Is your food looking fishy

Evidence shows seafood mislabelling has been tightened up. But there’s still room for improvement in foodservice.

Are you getting a raw deal on sushi? Probably not, according to a new analysis of 115 samples of the seafood delicacy at 31 UK bars and restaurants. We “detected a low percentage of substitution”, the experts from the universities of Salford, Bristol and Exeter note, “which could be an indicator that many restaurants have a positive attitude towards labelling accuracy due to heightened consumer awareness”.

Fish fraud has been big news in the past, with some studies indicating that one in four fish wasn’t the species listed on the menu or packet. This can have environmental implications, for instance when vulnerable species are caught illegally and labelled as something else. There are also health concerns, such as when mislabelling masks undeclared allergens, contaminants or toxins.

In the grocery trade there have been marked improvements in relation to seafood labelling. A study in six European countries published towards the end of last year showed that levels of mislabelling had fallen below 5% in the 1,500-odd samples tested.

In the UK, rates were about 3% – low enough that they might be expected to be the result of human error. The media backlash, new labelling requirements and stiffer penalties for non-compliance had all helped turn the tide, the research team said.
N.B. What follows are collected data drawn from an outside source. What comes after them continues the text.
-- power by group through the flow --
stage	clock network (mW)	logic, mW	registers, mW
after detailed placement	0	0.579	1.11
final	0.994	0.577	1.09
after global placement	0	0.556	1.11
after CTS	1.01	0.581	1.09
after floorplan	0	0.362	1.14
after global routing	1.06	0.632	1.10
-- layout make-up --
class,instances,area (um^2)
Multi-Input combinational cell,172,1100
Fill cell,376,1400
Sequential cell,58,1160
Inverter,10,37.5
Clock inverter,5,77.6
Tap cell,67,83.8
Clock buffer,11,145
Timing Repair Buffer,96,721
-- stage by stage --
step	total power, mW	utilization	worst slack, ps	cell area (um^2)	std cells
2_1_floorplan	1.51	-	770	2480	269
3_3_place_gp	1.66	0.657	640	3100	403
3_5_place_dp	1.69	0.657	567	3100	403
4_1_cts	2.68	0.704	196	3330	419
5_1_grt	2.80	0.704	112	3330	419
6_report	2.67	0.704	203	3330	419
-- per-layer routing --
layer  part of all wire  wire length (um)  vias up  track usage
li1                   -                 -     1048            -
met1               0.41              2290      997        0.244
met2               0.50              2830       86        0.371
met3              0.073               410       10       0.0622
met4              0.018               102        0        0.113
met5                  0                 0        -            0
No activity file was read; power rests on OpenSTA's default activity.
### src/rtl/pwr_state_ctl.sv
module pwr_state_ctl
  import pwr_state_pkg::*;
(
  input  logic              clk,
  input  logic              rst_n,
  input  logic              fund_rst,
  input  logic              pwr_back,
  input  logic              pwr_lost,
  input  logic              sw_cfg,
  input  logic              wr_en,
  input  logic [CODE_W-1:0] wr_code,
  output logic [NUM_ST-1:0] state_oh,
  output logic [CODE_W-1:0] ps_field
);
  st_vec_t st_q;
  code_t   field_q;
  logic    rst_take, cfg_take, cold_take, wr_d0, wr_d3;

  ps_evt_decode u_dec (
    .st(st_q), .fund_rst(fund_rst), .pwr_back(pwr_back),
    .pwr_lost(pwr_lost), .sw_cfg(sw_cfg), .wr_en(wr_en),
    .wr_code(wr_code), .rst_take(rst_take), .cfg_take(cfg_take),
    .cold_take(cold_take), .wr_d0(wr_d0), .wr_d3(wr_d3)
  );

  ps_state_fsm u_fsm (
    .clk(clk), .rst_n(rst_n), .rst_take(rst_take), .cfg_take(cfg_take),
    .cold_take(cold_take), .wr_d0(wr_d0), .wr_d3(wr_d3), .st_q(st_q)
  );

  ps_field_reg u_fld (
    .clk(clk), .rst_n(rst_n), .rst_take(rst_take),
    .wr_d0(wr_d0), .wr_d3(wr_d3), .field_q(field_q)
  );

  assign state_oh = st_q;
  assign ps_field = field_q;

  p_cfg_ignored_r3: assert property (@(posedge clk) disable iff (!rst_n)
    (sw_cfg && !st_q[ST_D0U] && !fund_rst && !wr_en && !pwr_lost)
    |=> $stable(state_oh));
  p_bad_code_r8: assert property (@(posedge clk) disable iff (!rst_n)
    (wr_en && !code_valid(wr_code) && !fund_rst && !st_q[ST_D0U])
    |=> $stable(ps_field));
  p_wr_gate_r9: assert property (@(posedge clk) disable iff (!rst_n)
    (wr_en && (st_q[ST_D0U] || st_q[ST_D3C]) && !fund_rst)
    |=> $stable(ps_field));
  p_rst_first_r10: assert property (@(posedge clk) disable iff (!rst_n)
    (fund_rst && !st_q[ST_D3C]) |=> (state_oh[ST_D0U] && ps_field == CODE_D0));
  p_lost_first_r12: assert property (@(posedge clk) disable iff (!rst_n)
    (st_q[ST_D3H] && pwr_lost && wr_en && !fund_rst) |=> state_oh[ST_D3C]);
endmodule

### config.mk
export PLATFORM = sky130hd
export DESIGN_NAME = pwr_state_ctl
export DESIGN_NICKNAME = d
export VERILOG_FILES = /design/src/rtl/pwr_state_pkg.sv /design/src/rtl/ps_evt_decode.sv /design/src/rtl/ps_state_fsm.sv /design/src/rtl/ps_field_reg.sv /design/src/rtl/pwr_state_ctl.sv
export SDC_FILE = /design/constraint.sdc
export NUM_CORES = 1
export LEC_CHECK = 0
export ABC_AREA = 1
export BUFFER_PORTS_ARGS = -buffer_cell sky130_fd_sc_hd__buf_2
export CORE_AREA = 4 4 41 43
export CTS_CLUSTER_SIZE = 28
export DETAILED_ROUTE_END_ITERATION = 7
export DIE_AREA = 0 0 45 47
export MAX_ROUTING_LAYER = met4
export PLACE_DENSITY_LB_ADDON = 0.25
export SLEW_MARGIN = 15
export SYNTH_ARGS = -nofsm -noshare
export SYNTH_HDL_FRONTEND = slang
export SYNTH_SLANG_ARGS = --single-unit
export TNS_END_PERCENT = 1
### constraint.sdc
create_clock -name clk -period 1.65 [get_ports clk]
set_input_delay 0.165 -clock clk [delete_from_list [all_inputs] [get_ports clk]]
set_output_delay 0.165 -clock clk [all_outputs]
set_load 0.05 [all_outputs]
This new study suggests that things are not too bad in foodservice, either. Moderate levels of substitution in the region of 10% (12 out of 115 samples) were discovered. This is significantly lower than the rates found in North America, where mislabelling in some investigations was as high as 74%. Even products that are typically known to exhibit high levels of mislabelling, such as tuna, showed “a remarkable level of compliance”, the researchers concluded.

But it’s far from job done. The rate of mislabelling is still more than three times that in retail operations. The net has closed around fraudsters in the grocery chain thanks in no small part to EU regulations requiring suppliers to include the fish’s scientific name and, in some cases, the zone where it was caught. Supermarkets are also encouraged to voluntarily include the date of catch as well as other environmental or ethical information.
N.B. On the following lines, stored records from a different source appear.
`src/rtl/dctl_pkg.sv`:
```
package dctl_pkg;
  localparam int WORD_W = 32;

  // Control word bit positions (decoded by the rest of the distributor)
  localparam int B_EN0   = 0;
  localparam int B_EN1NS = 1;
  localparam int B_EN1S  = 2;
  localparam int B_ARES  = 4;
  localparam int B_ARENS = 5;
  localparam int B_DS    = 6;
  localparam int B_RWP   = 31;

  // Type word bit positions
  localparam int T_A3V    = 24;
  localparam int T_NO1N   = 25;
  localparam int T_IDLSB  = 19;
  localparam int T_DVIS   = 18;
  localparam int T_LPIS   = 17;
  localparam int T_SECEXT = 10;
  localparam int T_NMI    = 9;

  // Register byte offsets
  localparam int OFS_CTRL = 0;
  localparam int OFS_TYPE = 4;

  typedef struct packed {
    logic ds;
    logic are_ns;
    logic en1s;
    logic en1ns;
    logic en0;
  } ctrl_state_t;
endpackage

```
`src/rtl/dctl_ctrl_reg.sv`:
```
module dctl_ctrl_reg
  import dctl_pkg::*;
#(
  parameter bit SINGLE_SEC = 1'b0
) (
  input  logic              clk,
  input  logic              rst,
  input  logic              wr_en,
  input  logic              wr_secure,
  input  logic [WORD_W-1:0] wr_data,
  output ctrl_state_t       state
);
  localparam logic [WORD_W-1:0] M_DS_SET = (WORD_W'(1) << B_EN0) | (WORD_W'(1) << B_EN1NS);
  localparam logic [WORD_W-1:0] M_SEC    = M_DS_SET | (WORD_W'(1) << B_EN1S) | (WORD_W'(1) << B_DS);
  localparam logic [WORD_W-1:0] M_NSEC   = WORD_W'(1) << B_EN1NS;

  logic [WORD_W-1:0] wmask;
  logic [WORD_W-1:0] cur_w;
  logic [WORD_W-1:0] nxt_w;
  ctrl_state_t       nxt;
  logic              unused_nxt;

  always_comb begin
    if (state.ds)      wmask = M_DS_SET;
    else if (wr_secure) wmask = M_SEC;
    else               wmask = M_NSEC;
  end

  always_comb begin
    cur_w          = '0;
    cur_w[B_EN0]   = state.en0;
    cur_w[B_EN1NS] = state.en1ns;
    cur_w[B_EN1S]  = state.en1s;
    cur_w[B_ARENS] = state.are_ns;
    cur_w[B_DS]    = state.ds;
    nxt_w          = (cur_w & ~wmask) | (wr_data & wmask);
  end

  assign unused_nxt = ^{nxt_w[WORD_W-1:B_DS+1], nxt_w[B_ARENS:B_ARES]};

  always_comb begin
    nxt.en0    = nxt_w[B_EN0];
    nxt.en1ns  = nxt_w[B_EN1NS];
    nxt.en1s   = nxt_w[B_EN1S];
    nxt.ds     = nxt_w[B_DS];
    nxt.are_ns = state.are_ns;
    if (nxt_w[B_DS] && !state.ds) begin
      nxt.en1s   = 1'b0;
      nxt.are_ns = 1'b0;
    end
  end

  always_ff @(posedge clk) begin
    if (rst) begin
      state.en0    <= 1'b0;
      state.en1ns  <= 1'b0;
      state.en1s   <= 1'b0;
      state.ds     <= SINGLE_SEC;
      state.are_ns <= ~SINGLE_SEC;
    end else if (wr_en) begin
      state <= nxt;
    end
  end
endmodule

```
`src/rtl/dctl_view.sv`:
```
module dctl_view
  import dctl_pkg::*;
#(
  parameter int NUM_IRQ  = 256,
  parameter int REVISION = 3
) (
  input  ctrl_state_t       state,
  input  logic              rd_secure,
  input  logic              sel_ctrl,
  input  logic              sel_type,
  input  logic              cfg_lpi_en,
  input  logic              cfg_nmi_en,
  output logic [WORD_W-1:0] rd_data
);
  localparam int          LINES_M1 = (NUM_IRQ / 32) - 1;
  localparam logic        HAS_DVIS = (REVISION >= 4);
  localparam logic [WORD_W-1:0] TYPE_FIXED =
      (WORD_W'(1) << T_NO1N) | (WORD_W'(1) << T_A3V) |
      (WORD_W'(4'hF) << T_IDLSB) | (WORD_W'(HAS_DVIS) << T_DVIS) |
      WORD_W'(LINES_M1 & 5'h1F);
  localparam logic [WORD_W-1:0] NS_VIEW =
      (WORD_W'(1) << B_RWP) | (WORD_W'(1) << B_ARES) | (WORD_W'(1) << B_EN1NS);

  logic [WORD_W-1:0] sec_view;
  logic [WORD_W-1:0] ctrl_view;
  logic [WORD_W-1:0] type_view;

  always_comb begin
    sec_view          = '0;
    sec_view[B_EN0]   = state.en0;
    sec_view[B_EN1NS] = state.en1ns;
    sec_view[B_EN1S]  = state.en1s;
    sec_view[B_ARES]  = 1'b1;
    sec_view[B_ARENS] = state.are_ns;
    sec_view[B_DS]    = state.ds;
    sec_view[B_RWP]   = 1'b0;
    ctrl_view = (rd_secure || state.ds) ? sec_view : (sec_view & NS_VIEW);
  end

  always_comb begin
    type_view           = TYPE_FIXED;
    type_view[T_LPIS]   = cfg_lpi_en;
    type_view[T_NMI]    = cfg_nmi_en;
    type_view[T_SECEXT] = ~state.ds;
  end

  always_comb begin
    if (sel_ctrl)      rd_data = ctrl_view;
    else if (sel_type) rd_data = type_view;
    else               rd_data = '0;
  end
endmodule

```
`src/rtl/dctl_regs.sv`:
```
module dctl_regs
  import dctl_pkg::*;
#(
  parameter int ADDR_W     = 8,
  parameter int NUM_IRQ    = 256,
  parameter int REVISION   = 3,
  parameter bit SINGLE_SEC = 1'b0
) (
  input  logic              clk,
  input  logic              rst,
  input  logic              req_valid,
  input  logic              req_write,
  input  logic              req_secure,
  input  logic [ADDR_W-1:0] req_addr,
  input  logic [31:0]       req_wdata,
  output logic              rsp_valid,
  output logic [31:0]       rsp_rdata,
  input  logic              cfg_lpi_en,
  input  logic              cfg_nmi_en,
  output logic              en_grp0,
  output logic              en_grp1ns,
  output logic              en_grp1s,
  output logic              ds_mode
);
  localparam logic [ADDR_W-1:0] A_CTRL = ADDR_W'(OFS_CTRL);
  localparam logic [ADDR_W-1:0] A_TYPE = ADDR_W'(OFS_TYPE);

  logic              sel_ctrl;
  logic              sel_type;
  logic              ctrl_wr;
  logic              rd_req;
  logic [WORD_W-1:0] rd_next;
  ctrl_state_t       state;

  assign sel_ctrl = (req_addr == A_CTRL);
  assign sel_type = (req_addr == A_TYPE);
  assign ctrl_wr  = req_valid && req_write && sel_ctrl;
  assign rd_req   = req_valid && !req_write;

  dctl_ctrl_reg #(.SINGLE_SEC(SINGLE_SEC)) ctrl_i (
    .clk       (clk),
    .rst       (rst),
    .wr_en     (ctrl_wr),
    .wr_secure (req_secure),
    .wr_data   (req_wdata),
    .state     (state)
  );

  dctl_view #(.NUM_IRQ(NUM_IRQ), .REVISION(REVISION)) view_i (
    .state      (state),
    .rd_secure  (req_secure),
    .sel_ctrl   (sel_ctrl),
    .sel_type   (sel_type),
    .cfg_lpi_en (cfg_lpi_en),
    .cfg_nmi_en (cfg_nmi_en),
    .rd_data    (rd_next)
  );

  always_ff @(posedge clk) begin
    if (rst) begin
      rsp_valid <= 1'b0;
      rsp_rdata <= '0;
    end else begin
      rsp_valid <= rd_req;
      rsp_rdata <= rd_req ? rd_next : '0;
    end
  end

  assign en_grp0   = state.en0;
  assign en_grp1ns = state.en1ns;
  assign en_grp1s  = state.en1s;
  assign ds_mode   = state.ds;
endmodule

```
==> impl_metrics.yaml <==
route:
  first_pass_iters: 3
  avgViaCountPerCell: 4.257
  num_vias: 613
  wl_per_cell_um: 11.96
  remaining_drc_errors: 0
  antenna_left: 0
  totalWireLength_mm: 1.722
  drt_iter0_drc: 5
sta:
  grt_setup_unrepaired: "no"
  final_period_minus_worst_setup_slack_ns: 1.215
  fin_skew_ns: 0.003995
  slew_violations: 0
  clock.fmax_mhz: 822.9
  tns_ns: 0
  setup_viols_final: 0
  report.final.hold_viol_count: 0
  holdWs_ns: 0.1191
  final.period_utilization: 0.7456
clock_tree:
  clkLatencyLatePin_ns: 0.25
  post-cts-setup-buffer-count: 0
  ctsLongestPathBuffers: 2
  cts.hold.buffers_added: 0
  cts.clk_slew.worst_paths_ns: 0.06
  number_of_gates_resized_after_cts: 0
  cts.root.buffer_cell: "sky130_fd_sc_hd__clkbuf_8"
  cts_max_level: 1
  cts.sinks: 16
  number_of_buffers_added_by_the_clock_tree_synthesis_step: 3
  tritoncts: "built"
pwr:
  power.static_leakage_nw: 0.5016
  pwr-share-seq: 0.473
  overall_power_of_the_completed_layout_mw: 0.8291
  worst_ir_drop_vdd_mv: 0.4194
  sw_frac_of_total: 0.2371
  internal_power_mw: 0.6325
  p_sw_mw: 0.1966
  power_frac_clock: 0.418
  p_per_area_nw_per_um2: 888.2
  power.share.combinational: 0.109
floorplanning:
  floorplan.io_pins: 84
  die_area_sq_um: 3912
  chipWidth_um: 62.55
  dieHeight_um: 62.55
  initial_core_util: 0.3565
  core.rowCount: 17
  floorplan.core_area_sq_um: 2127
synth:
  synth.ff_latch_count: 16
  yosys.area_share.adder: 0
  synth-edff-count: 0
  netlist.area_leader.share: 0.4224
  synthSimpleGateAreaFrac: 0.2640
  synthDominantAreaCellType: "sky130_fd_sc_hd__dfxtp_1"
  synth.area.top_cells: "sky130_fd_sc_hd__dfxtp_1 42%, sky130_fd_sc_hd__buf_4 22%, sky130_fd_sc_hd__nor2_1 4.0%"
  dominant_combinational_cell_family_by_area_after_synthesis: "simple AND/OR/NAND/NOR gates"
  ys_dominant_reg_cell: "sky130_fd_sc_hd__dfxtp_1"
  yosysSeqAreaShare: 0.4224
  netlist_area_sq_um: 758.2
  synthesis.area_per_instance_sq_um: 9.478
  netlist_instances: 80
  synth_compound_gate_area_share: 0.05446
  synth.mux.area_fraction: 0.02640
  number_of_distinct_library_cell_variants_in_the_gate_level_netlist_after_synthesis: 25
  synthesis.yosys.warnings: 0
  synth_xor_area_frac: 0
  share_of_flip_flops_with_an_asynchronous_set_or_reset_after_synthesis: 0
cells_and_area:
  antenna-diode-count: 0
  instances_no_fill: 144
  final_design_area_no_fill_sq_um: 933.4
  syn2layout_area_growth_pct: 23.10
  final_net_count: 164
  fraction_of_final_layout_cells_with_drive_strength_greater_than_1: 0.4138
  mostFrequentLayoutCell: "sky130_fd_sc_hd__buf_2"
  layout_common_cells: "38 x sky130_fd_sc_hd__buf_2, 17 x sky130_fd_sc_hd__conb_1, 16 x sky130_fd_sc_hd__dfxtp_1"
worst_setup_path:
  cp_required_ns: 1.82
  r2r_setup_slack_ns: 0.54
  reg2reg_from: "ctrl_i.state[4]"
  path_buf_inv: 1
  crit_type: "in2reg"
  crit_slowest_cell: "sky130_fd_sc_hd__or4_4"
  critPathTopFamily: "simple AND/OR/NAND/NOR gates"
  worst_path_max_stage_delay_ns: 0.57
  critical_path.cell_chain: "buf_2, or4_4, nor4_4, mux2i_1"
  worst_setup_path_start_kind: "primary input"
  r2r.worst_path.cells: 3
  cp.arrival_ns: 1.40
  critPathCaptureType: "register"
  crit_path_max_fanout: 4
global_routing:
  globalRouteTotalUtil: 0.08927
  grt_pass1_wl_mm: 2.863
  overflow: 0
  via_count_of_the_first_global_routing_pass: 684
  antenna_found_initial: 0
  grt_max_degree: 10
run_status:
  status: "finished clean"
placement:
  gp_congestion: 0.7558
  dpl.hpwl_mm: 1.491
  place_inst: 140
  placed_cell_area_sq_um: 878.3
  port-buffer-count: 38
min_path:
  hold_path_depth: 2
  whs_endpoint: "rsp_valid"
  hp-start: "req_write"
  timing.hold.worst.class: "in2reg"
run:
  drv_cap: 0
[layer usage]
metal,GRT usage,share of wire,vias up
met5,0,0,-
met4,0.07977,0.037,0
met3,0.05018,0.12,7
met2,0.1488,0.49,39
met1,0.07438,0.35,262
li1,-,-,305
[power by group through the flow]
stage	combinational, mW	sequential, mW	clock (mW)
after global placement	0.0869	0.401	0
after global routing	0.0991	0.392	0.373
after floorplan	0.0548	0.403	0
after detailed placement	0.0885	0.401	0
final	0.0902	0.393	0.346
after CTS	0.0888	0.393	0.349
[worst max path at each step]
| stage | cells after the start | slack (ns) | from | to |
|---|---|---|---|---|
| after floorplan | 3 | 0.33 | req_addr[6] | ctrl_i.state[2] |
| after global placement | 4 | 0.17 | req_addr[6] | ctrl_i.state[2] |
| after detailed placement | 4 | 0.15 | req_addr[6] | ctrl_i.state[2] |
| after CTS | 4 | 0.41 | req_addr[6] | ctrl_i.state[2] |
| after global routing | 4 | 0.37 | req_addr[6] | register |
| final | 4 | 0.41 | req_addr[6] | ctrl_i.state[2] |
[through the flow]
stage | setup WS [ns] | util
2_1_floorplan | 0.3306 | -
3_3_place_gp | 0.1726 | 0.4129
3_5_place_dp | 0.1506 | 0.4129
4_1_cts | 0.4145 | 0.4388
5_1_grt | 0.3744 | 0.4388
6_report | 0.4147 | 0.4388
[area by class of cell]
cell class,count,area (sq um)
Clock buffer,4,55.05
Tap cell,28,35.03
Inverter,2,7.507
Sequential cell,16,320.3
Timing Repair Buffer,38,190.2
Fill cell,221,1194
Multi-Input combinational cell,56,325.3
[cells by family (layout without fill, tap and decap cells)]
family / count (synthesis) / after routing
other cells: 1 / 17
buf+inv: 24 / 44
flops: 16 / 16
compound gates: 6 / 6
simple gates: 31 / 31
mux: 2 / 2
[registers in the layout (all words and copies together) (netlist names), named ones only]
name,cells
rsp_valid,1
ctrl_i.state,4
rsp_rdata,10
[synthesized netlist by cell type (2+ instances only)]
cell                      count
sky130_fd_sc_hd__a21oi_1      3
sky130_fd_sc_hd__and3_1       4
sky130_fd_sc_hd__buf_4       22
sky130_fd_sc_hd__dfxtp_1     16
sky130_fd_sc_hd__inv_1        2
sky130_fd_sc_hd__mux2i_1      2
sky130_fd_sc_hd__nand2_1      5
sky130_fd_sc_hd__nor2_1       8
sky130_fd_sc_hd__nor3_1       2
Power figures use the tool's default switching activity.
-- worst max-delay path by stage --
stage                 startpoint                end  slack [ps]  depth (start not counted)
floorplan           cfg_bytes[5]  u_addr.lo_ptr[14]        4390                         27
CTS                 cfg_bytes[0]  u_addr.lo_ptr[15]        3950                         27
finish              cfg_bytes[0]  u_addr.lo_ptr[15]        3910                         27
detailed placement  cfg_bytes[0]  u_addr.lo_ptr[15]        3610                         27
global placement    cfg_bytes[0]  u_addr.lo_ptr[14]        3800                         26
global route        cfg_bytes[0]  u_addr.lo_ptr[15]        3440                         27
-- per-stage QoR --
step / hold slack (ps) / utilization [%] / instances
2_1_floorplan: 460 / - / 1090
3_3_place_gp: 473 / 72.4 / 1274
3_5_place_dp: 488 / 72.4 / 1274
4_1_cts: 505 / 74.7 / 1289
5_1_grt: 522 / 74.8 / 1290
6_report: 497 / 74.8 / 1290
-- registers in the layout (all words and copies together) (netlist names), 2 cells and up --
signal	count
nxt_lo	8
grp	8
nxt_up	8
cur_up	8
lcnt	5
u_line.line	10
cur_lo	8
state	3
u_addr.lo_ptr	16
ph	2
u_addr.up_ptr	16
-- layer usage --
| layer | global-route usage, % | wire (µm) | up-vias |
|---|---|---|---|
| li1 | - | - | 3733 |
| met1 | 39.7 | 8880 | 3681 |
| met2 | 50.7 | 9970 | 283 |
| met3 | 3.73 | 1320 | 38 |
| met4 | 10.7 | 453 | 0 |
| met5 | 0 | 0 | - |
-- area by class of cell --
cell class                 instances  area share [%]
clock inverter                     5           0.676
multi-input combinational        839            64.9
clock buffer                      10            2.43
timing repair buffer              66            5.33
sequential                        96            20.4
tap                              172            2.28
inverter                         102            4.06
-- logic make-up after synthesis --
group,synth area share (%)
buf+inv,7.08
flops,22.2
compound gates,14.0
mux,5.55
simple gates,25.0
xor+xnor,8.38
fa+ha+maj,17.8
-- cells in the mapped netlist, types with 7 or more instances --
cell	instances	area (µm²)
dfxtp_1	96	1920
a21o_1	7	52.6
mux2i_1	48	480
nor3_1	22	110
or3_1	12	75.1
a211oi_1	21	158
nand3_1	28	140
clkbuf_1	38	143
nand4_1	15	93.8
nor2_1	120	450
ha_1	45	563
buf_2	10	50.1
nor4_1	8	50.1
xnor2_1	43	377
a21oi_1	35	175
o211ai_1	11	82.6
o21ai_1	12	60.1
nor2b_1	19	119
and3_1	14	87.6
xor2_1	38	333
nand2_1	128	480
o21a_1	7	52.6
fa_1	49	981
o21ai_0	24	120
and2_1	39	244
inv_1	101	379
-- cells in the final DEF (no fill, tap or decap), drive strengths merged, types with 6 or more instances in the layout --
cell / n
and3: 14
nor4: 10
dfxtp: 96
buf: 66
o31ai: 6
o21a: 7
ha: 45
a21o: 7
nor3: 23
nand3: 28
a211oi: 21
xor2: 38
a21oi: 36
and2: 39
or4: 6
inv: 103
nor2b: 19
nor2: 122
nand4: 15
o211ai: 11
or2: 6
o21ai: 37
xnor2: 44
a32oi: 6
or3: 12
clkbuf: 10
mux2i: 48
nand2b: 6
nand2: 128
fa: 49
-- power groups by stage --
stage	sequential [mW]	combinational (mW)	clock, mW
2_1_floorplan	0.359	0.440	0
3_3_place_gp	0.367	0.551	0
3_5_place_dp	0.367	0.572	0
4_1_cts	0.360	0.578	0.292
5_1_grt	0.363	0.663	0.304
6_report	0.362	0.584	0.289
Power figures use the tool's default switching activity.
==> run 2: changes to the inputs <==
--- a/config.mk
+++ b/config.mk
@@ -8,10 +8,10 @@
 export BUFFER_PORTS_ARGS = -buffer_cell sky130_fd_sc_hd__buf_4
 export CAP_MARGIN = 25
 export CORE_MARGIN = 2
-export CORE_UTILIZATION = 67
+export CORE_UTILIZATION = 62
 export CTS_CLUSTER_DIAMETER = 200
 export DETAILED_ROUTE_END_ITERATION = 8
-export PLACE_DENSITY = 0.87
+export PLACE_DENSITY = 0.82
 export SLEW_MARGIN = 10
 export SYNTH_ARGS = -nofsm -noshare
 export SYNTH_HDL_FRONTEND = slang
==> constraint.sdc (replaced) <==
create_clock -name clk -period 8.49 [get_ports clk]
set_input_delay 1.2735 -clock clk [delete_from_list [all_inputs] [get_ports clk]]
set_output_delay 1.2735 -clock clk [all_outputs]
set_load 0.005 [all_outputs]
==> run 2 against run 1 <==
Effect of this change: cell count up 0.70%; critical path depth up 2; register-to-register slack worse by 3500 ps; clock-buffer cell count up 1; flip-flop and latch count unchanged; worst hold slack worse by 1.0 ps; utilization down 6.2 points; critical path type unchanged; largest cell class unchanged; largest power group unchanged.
<file path="config.mk">
export PLATFORM = sky130hd
export DESIGN_NAME = scan_bist_ctrl
export DESIGN_NICKNAME = d
export VERILOG_FILES = /design/src/rtl/bist_pkg.sv /design/src/rtl/bist_pattern_gen.sv /design/src/rtl/bist_misr.sv /design/src/rtl/bist_sequencer.sv /design/src/rtl/scan_bist_ctrl.sv
export SDC_FILE = /design/constraint.sdc
export NUM_CORES = 1
export LEC_CHECK = 0
export BUFFER_PORTS_ARGS = -buffer_cell sky130_fd_sc_hd__buf_4
export CORE_MARGIN = 2
export CORE_UTILIZATION = 23
export DETAILED_ROUTE_END_ITERATION = 10
export GPL_TIMING_DRIVEN = 0
export PLACE_DENSITY = 0.44
export SLEW_MARGIN = 30
export SYNTH_ARGS = -nofsm -noshare
export SYNTH_HDL_FRONTEND = slang
export SYNTH_SLANG_ARGS = --single-unit
</file>
<file path="constraint.sdc">
create_clock -name clk -period 3.67 [get_ports clk]
set_input_delay 0.734 -clock clk [delete_from_list [all_inputs] [get_ports clk]]
set_output_delay 0.734 -clock clk [all_outputs]
set_load 0.05 [all_outputs]
</file>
The laws for foodservice are much less rigorous – restaurants only have to provide information on allergens. They aren’t obliged to mention on their menu what species is being sold. They do however have to keep the information and provide it should a customer ask. So, the researchers did just that.

“In one case where oral enquiry about which tuna species was being sold was made to the waiting staff, the response was bluefin tuna, which was not supported by the results of DNA barcoding,” they noted. “In this study, it was not included as a case of mislabelling, as the menu did not explicitly mention ‘bluefin tuna’, but it does illustrate an absence of care or knowledge in the usage of this commercial name.”

The standardisation of the system, using scientific names, is the logical solution, says Professor Stefano Mariani at the University of Salford. “There are hundreds of fish species regularly flooding the EU market. Many that are caught outside of the EU don’t even have a common name,” he explains.

Even for common species there is plenty of confusion: cod, for instance,
is called bacalao in Spanish and merluzzo in Italian, but in Spanish merluza means hake. “There is only one way to go: standardise labels very strictly, and use the only name that is totally global, across the language barriers – the scientific name,” he adds.